DATA PROVIDED Start Marker
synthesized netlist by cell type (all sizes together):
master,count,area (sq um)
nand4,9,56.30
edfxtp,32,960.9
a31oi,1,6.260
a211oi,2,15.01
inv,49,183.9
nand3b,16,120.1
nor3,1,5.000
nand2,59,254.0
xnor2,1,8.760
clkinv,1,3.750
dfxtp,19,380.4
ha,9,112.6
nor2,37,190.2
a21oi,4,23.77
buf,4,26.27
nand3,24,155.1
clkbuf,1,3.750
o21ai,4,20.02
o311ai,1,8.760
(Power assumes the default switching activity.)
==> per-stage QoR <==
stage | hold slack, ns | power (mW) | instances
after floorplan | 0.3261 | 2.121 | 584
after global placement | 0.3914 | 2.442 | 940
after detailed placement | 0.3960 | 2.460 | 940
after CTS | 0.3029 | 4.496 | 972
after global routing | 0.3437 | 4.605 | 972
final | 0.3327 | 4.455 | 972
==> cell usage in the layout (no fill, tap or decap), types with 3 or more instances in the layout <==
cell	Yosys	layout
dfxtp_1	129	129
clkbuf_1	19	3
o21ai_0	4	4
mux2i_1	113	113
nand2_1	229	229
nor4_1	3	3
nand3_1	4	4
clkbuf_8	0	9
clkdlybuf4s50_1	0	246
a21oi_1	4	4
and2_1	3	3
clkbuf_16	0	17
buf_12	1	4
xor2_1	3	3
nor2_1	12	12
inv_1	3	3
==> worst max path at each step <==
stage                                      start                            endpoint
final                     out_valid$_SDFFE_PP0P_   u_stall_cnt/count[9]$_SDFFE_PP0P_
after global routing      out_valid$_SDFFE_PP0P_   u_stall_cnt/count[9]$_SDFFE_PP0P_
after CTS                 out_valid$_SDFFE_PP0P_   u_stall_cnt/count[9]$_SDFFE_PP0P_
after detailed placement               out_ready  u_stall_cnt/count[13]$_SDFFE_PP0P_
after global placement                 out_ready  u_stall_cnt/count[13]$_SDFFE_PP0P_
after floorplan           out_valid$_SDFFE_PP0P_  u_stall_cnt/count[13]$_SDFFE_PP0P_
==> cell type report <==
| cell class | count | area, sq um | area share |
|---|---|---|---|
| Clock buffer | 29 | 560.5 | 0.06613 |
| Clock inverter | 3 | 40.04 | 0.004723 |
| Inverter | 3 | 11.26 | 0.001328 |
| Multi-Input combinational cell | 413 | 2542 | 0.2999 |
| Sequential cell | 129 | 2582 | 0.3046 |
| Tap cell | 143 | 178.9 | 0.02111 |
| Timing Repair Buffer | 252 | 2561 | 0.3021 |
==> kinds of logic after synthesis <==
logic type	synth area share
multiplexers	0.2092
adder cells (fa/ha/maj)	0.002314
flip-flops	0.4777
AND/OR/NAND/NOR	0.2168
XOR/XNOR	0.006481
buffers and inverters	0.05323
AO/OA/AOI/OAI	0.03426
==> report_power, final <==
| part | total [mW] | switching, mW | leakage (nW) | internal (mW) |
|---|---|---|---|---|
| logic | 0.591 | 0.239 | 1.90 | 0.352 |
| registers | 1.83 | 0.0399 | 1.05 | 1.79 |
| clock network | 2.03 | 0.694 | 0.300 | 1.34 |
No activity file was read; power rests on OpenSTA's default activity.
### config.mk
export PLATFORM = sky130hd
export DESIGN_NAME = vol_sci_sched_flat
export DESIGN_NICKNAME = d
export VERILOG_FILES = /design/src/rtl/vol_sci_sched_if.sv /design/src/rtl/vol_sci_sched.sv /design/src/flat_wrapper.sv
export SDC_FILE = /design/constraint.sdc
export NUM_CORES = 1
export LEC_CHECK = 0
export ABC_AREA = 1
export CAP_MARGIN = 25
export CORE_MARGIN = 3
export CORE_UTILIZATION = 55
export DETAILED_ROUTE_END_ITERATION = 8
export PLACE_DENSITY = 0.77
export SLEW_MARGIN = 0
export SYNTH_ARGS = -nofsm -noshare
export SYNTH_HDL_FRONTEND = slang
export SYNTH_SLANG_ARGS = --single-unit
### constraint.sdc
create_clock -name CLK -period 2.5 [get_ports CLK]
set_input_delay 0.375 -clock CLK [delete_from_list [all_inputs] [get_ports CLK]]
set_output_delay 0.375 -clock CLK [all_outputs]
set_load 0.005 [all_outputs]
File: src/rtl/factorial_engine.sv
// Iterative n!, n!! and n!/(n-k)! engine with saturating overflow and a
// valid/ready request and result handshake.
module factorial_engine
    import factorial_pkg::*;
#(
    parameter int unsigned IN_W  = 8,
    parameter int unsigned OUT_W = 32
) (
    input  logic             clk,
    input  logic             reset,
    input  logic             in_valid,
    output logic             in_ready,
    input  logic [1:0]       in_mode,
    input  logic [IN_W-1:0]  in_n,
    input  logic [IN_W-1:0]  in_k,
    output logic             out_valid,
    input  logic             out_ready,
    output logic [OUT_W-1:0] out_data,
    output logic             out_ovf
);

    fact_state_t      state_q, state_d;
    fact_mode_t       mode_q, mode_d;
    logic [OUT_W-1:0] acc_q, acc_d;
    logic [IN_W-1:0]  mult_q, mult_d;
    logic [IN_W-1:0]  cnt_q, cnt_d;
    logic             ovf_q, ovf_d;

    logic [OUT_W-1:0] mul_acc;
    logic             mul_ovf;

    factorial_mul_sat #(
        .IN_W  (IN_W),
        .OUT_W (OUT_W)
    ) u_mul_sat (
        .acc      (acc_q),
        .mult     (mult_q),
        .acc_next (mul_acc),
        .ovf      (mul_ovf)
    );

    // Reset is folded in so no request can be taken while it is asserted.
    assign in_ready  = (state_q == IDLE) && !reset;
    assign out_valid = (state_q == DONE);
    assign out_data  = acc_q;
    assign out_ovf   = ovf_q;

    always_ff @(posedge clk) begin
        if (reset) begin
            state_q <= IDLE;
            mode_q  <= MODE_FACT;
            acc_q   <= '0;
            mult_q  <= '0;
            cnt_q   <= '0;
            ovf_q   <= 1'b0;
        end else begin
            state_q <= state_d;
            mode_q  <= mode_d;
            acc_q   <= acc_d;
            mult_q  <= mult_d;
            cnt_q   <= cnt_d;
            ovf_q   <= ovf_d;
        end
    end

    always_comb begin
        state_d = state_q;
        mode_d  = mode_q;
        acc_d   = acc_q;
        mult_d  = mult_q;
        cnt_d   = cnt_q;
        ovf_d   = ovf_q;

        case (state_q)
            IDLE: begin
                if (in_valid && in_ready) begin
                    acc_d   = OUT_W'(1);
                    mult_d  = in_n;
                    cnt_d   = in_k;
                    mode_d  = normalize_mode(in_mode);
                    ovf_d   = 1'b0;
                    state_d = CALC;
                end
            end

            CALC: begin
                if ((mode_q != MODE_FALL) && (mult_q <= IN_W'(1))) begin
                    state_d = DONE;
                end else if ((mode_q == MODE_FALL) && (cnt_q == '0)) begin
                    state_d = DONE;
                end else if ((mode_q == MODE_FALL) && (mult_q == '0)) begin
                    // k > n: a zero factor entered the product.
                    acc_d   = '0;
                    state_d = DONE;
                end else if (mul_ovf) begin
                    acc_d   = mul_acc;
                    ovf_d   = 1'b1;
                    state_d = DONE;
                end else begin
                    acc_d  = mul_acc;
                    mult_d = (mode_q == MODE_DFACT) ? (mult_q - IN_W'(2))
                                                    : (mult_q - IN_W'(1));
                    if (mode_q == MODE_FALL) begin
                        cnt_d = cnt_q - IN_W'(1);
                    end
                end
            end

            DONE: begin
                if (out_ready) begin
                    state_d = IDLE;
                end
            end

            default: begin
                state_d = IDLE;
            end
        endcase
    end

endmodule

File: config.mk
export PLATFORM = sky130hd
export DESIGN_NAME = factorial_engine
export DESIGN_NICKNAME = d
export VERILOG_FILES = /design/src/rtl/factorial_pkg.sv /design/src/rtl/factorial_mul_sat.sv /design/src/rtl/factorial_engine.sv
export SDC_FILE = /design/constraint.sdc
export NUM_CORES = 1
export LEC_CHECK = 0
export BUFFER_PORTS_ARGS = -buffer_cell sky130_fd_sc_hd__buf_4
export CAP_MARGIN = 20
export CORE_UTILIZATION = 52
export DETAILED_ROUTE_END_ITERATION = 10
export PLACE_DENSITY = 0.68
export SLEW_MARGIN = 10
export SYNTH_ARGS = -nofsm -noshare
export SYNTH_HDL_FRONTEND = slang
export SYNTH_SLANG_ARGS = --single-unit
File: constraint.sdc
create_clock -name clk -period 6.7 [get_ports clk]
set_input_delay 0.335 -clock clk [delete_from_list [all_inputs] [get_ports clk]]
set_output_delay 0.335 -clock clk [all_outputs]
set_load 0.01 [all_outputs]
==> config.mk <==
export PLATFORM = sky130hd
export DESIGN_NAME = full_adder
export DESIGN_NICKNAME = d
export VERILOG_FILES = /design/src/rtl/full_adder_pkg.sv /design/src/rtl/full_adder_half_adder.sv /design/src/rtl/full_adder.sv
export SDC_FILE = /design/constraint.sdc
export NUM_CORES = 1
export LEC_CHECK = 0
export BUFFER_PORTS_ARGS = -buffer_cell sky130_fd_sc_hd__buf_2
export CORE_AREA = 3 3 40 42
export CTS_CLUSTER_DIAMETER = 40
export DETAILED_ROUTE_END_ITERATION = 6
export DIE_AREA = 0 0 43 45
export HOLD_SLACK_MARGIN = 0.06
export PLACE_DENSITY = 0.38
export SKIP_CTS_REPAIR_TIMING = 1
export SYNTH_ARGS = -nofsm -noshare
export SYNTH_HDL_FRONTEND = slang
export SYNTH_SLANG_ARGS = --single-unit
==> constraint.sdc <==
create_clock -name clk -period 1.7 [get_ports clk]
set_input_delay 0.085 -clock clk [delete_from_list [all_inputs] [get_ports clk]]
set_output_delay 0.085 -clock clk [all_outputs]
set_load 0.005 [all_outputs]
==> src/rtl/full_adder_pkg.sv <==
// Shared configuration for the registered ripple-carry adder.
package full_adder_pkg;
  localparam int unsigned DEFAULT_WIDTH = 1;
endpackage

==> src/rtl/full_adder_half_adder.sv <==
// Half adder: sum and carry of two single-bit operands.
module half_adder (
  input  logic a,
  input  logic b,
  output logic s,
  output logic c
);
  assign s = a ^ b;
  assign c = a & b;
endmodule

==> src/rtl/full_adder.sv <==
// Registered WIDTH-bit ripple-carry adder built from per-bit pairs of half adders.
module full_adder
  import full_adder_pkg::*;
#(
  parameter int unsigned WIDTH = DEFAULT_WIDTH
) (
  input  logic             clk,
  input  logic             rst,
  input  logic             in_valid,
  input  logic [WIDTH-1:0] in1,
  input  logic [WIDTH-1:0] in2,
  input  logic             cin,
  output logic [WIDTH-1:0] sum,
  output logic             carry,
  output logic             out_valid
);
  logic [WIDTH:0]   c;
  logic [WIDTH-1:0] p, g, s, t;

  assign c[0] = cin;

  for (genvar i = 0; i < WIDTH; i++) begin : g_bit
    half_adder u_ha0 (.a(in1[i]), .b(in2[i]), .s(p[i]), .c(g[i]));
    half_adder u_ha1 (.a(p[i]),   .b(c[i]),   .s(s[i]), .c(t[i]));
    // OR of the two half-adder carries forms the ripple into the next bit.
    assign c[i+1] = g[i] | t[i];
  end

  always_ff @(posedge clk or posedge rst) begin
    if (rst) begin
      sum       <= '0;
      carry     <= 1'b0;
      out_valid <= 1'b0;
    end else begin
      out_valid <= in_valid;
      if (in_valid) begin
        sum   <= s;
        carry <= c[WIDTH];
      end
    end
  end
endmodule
DATA PROVIDED End Marker
DATA PROVIDED Start Marker
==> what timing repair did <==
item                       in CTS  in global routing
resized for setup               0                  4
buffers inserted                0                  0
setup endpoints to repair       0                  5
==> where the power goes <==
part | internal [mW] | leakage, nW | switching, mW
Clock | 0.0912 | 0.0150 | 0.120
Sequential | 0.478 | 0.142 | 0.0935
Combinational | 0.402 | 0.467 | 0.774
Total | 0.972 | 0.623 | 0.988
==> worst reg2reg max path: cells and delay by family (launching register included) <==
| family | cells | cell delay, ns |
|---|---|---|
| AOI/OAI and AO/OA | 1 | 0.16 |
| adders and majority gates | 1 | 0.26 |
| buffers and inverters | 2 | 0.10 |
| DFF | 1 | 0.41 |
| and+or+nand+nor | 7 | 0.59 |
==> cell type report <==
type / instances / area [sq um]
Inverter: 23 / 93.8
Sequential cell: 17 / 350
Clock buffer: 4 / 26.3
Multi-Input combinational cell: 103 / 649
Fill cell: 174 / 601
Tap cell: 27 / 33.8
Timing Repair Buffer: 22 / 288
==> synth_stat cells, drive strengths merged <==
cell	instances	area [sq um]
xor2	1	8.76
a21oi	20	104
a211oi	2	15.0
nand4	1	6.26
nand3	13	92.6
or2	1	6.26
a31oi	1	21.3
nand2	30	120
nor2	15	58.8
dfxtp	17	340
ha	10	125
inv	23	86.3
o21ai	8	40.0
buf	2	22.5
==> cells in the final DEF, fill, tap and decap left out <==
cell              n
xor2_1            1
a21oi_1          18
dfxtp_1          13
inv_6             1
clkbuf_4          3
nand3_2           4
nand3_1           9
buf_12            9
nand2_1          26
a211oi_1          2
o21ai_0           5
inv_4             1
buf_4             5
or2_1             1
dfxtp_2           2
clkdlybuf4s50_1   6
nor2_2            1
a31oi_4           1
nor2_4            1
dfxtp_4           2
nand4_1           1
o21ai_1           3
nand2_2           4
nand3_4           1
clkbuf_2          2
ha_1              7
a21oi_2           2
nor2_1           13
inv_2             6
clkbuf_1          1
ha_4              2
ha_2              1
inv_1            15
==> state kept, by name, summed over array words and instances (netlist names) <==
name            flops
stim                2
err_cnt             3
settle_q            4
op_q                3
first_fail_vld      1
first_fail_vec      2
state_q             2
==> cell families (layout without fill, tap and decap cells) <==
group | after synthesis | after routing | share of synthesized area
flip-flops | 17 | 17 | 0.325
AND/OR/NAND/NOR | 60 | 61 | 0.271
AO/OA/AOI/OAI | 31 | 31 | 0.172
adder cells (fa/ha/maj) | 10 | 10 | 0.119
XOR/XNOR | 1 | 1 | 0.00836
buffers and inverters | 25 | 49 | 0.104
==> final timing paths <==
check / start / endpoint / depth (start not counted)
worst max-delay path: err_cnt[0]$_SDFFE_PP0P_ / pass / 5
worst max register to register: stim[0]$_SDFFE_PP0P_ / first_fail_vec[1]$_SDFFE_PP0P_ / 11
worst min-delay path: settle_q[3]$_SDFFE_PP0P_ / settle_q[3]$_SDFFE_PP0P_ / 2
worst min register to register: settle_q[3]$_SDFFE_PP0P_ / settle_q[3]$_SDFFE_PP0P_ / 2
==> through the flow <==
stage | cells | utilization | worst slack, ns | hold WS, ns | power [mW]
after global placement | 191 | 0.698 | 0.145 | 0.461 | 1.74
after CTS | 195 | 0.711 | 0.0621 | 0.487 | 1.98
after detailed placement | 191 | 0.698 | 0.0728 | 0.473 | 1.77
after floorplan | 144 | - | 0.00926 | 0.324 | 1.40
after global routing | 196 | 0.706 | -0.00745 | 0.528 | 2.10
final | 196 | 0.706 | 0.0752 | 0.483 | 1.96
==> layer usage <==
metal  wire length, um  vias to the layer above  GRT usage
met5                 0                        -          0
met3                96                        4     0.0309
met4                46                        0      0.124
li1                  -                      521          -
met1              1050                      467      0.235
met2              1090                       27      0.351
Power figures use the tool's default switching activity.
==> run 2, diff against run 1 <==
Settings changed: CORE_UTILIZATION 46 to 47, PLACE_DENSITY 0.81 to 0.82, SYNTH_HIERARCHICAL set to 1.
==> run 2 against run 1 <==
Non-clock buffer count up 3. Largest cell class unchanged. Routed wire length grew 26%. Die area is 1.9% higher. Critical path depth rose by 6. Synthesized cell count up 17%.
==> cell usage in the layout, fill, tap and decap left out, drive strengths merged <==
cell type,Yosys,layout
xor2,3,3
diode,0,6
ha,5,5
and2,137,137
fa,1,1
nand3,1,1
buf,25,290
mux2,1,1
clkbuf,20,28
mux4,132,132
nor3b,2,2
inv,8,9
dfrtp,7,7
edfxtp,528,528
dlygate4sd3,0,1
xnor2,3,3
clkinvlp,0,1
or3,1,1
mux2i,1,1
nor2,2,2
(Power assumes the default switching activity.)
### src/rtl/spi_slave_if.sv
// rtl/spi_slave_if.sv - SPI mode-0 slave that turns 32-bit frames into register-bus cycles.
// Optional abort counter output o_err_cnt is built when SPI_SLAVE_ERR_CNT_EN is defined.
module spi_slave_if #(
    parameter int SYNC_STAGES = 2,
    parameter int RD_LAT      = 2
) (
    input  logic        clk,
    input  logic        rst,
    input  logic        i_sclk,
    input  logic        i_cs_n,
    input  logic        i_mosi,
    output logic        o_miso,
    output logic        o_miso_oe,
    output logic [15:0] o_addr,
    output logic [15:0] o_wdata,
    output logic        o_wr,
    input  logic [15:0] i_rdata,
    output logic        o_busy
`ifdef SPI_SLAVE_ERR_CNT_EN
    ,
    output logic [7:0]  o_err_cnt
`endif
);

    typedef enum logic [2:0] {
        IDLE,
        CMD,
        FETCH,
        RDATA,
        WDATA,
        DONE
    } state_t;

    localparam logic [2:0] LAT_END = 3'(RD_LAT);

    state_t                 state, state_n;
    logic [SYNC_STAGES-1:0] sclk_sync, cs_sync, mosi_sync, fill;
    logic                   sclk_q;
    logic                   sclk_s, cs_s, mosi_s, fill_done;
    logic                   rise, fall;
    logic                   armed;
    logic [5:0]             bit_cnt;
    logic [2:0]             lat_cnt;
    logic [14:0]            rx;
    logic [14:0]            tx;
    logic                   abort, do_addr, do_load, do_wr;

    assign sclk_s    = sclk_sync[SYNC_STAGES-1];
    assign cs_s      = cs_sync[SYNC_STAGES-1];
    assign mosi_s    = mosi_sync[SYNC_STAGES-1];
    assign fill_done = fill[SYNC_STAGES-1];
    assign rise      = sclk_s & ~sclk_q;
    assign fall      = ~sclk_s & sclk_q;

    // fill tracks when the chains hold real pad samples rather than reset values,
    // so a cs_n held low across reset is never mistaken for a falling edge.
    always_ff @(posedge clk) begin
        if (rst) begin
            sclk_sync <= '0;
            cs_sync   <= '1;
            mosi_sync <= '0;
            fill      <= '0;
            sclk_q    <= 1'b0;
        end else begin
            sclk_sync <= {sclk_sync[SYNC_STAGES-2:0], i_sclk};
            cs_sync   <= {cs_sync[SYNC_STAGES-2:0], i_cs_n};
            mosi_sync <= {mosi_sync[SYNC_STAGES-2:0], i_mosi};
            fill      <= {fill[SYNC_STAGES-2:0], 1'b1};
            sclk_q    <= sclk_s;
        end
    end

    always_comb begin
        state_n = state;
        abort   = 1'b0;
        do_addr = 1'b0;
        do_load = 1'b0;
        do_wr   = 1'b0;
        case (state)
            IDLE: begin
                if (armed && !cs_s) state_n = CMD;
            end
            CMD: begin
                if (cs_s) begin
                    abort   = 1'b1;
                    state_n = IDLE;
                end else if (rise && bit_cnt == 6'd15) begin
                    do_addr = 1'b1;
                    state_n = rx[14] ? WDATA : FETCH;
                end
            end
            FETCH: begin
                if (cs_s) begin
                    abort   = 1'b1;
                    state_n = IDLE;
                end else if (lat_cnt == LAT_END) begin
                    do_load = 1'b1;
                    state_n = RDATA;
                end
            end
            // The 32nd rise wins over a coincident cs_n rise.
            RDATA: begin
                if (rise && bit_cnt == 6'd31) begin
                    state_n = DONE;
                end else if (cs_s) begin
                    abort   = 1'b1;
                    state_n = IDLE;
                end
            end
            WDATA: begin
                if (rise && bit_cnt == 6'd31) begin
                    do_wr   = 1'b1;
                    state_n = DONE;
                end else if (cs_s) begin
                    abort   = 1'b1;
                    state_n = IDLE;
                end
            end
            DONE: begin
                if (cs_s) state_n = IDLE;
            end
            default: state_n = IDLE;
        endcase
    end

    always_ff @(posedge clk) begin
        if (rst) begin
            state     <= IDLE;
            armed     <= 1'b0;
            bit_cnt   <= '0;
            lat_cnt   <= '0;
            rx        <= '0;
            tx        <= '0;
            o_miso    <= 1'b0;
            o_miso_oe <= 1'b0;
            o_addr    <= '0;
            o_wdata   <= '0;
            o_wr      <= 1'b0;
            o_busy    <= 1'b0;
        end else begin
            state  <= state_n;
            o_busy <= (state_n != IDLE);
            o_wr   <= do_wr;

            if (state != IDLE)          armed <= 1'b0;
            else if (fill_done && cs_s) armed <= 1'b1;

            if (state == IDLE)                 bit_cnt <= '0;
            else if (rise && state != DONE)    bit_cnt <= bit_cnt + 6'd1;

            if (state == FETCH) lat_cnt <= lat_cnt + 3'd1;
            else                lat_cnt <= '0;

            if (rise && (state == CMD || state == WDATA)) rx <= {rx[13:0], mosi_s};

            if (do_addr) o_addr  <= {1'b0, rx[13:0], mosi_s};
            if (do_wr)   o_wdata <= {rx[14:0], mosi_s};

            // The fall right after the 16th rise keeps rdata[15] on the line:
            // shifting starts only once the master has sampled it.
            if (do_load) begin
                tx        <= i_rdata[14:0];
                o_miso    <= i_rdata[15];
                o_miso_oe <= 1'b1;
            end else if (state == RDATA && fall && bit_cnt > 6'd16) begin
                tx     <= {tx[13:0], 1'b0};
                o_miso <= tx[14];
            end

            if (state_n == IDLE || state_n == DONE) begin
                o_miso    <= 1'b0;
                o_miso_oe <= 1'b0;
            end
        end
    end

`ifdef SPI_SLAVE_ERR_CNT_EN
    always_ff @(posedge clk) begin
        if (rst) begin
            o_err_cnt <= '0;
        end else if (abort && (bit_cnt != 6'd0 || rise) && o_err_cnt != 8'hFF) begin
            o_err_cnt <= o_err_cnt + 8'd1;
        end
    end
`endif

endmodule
DATA PROVIDED End Marker
PROBLEM STATEMENT: For the string "final", go line by line through the material and copy every line that has it.

RESULT FOR THIS TASK:
final | 0.3327 | 4.455 | 972
final                     out_valid$_SDFFE_PP0P_   u_stall_cnt/count[9]$_SDFFE_PP0P_
==> report_power, final <==
==> cells in the final DEF, fill, tap and decap left out <==
==> final timing paths <==
final | 196 | 0.706 | 0.0752 | 0.483 | 1.96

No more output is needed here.